(Stored items)
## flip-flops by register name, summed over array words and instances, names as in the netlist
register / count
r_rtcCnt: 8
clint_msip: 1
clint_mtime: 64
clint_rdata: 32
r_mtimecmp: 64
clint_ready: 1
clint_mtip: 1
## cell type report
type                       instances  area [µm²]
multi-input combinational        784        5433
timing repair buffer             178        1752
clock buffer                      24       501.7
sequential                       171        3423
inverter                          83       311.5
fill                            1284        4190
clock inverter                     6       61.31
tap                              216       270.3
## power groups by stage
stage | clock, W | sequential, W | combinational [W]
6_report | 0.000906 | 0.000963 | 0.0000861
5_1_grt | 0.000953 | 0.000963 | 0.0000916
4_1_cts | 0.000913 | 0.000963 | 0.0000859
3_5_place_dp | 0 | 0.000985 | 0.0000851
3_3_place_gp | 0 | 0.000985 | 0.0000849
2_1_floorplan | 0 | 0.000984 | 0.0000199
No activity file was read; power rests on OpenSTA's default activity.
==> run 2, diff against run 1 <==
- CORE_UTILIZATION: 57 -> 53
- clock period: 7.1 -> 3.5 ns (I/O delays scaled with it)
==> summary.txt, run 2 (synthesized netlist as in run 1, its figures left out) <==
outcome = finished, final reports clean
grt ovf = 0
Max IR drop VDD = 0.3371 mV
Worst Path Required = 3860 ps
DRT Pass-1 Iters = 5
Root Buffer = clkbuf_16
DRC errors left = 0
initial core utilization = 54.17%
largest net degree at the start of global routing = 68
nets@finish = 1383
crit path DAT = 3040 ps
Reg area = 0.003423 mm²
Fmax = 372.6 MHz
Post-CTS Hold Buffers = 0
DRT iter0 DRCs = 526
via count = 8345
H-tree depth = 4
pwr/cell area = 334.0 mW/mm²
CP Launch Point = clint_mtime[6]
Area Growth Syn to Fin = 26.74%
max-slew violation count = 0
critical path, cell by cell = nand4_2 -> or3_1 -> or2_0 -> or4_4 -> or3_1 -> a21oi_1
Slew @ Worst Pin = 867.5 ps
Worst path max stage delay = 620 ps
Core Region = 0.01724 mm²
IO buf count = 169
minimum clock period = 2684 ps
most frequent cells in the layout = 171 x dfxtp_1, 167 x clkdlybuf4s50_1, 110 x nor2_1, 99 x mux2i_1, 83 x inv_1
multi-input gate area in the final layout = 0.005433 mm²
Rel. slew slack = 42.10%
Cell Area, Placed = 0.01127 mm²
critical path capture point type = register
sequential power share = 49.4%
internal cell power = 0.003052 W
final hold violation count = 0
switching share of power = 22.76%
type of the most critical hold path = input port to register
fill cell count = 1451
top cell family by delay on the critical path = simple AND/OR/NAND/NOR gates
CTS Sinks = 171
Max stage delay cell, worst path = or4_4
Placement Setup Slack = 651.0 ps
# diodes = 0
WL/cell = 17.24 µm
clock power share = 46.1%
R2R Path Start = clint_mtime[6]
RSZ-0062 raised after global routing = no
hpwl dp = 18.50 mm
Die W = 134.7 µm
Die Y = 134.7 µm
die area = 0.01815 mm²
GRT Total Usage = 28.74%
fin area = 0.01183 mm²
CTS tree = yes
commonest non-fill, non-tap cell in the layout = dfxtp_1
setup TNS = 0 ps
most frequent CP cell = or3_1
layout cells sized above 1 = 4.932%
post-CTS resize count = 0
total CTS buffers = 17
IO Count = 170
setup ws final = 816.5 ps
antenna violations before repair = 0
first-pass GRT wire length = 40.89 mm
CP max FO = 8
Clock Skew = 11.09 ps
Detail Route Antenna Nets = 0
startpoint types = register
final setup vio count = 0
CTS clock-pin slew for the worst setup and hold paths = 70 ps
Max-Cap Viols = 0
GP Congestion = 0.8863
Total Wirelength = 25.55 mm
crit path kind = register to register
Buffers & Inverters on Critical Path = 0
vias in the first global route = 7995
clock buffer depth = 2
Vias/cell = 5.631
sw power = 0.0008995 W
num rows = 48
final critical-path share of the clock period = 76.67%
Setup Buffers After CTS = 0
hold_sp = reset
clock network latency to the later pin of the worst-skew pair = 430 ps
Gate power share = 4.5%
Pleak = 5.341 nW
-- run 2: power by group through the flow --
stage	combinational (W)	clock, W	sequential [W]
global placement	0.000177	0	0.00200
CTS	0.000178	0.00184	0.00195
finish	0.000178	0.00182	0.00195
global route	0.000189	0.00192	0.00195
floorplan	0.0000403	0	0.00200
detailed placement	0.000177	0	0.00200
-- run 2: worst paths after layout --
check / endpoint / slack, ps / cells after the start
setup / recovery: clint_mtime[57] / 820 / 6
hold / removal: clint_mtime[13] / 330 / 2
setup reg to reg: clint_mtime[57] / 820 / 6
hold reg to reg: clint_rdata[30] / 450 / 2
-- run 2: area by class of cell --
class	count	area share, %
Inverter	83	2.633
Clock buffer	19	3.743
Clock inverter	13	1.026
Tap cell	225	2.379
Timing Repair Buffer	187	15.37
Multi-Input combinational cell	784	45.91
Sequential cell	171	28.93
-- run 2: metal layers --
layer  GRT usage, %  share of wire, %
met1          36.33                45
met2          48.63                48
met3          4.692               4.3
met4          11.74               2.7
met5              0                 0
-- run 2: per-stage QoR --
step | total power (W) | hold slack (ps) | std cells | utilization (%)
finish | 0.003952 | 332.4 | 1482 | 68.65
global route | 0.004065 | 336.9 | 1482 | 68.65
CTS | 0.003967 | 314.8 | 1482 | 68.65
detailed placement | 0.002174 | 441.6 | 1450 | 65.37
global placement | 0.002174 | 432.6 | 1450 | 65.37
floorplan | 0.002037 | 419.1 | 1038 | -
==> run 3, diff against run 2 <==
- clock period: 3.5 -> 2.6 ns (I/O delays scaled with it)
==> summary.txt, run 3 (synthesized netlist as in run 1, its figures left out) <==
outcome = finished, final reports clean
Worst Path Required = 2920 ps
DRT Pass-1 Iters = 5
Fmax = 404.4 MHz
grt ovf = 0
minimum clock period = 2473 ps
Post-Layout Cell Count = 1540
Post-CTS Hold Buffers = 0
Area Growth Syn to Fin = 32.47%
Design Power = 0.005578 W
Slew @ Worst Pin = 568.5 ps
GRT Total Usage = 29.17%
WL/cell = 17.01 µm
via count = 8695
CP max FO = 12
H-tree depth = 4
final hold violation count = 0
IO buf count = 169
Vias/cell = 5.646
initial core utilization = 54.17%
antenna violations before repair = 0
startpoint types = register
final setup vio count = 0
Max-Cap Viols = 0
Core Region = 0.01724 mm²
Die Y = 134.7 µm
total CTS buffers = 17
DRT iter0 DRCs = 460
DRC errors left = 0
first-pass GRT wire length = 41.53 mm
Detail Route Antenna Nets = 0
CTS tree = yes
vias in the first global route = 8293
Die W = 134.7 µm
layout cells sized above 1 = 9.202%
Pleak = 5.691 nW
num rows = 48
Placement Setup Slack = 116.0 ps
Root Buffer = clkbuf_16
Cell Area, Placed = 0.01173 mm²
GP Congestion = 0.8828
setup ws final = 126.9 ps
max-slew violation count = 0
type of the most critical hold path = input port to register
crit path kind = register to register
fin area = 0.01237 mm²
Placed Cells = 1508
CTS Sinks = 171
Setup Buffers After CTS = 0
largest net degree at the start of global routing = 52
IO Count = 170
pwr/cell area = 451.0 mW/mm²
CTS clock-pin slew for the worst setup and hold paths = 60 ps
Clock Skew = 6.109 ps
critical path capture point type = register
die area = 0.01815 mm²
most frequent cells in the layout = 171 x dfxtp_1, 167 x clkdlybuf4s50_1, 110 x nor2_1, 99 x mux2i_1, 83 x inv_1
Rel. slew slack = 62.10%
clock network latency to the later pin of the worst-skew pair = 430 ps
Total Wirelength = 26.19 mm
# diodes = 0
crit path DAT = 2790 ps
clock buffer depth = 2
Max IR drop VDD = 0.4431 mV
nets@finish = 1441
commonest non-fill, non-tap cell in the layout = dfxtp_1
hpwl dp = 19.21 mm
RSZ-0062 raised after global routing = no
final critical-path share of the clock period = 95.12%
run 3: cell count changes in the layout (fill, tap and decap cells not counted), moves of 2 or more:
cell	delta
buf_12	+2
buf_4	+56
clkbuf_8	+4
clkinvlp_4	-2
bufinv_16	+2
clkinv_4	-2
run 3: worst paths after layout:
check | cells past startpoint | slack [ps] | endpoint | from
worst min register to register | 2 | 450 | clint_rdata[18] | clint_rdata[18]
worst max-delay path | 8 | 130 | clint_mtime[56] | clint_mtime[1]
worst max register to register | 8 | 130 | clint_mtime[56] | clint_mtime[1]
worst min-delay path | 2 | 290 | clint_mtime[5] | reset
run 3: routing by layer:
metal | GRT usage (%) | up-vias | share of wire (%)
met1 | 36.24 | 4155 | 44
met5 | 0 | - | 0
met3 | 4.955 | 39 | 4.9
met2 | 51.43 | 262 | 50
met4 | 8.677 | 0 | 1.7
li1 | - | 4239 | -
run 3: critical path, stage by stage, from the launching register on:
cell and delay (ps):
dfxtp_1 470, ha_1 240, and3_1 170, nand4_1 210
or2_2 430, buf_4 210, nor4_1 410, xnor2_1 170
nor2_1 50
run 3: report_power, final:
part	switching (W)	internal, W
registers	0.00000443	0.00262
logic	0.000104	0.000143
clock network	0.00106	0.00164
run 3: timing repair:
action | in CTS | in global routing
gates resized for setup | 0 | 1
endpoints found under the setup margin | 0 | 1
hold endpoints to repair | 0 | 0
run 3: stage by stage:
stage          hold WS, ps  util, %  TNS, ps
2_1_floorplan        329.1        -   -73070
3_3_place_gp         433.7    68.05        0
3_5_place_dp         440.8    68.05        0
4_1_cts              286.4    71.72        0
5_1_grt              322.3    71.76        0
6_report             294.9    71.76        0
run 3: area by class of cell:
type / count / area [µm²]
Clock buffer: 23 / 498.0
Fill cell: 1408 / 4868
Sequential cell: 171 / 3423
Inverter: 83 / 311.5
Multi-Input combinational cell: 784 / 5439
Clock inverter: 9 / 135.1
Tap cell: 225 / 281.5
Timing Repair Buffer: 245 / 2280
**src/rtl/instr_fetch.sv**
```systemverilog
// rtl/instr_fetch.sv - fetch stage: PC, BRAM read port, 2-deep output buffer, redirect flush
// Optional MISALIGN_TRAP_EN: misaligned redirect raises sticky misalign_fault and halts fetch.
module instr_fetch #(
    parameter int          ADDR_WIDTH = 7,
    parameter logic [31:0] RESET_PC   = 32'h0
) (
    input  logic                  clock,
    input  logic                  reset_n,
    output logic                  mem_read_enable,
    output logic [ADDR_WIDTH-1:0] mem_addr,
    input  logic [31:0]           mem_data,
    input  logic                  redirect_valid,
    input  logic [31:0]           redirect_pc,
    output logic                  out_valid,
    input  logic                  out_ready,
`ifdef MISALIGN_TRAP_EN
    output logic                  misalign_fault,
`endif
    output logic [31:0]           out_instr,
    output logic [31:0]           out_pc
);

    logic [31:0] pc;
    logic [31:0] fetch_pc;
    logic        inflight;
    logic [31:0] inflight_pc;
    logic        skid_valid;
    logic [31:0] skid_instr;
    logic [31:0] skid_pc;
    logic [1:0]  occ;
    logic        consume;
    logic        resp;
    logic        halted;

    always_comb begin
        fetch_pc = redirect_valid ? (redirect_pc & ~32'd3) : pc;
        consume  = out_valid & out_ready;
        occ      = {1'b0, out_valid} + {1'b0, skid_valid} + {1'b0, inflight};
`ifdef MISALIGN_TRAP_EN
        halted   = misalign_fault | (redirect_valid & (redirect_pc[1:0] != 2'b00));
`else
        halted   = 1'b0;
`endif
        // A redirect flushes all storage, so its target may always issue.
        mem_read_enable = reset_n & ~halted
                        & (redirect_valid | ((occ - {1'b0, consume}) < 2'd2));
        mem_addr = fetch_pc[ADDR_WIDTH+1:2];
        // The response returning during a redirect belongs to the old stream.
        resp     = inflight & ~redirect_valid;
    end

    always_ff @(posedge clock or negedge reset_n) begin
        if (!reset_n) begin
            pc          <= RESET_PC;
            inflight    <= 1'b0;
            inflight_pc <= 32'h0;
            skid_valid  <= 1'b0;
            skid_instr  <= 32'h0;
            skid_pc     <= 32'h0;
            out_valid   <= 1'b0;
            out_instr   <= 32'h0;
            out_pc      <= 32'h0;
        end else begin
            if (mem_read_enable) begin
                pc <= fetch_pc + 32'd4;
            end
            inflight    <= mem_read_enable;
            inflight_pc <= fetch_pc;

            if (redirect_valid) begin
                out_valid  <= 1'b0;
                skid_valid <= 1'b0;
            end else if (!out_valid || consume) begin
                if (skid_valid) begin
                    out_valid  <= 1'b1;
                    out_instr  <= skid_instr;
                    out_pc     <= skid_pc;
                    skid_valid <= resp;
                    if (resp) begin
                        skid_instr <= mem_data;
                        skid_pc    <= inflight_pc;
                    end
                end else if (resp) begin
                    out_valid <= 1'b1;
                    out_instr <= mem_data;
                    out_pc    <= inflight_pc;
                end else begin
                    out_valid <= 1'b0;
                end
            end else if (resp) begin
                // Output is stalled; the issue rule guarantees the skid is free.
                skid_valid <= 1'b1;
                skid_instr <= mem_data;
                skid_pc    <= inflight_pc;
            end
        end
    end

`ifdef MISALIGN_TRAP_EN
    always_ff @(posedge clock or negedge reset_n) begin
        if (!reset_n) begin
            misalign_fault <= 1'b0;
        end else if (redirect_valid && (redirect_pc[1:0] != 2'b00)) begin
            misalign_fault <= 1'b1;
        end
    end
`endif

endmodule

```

> _Exercise_: Above are some records; copy exactly the lines from the one with "stage | clock, W" through the one with "minimum clock period = 2684 ps", both included, and no others.

> _Exercise output_:
stage | clock, W | sequential, W | combinational [W]
6_report | 0.000906 | 0.000963 | 0.0000861
5_1_grt | 0.000953 | 0.000963 | 0.0000916
4_1_cts | 0.000913 | 0.000963 | 0.0000859
3_5_place_dp | 0 | 0.000985 | 0.0000851
3_3_place_gp | 0 | 0.000985 | 0.0000849
2_1_floorplan | 0 | 0.000984 | 0.0000199
No activity file was read; power rests on OpenSTA's default activity.
==> run 2, diff against run 1 <==
- CORE_UTILIZATION: 57 -> 53
- clock period: 7.1 -> 3.5 ns (I/O delays scaled with it)
==> summary.txt, run 2 (synthesized netlist as in run 1, its figures left out) <==
outcome = finished, final reports clean
grt ovf = 0
Max IR drop VDD = 0.3371 mV
Worst Path Required = 3860 ps
DRT Pass-1 Iters = 5
Root Buffer = clkbuf_16
DRC errors left = 0
initial core utilization = 54.17%
largest net degree at the start of global routing = 68
nets@finish = 1383
crit path DAT = 3040 ps
Reg area = 0.003423 mm²
Fmax = 372.6 MHz
Post-CTS Hold Buffers = 0
DRT iter0 DRCs = 526
via count = 8345
H-tree depth = 4
pwr/cell area = 334.0 mW/mm²
CP Launch Point = clint_mtime[6]
Area Growth Syn to Fin = 26.74%
max-slew violation count = 0
critical path, cell by cell = nand4_2 -> or3_1 -> or2_0 -> or4_4 -> or3_1 -> a21oi_1
Slew @ Worst Pin = 867.5 ps
Worst path max stage delay = 620 ps
Core Region = 0.01724 mm²
IO buf count = 169
minimum clock period = 2684 ps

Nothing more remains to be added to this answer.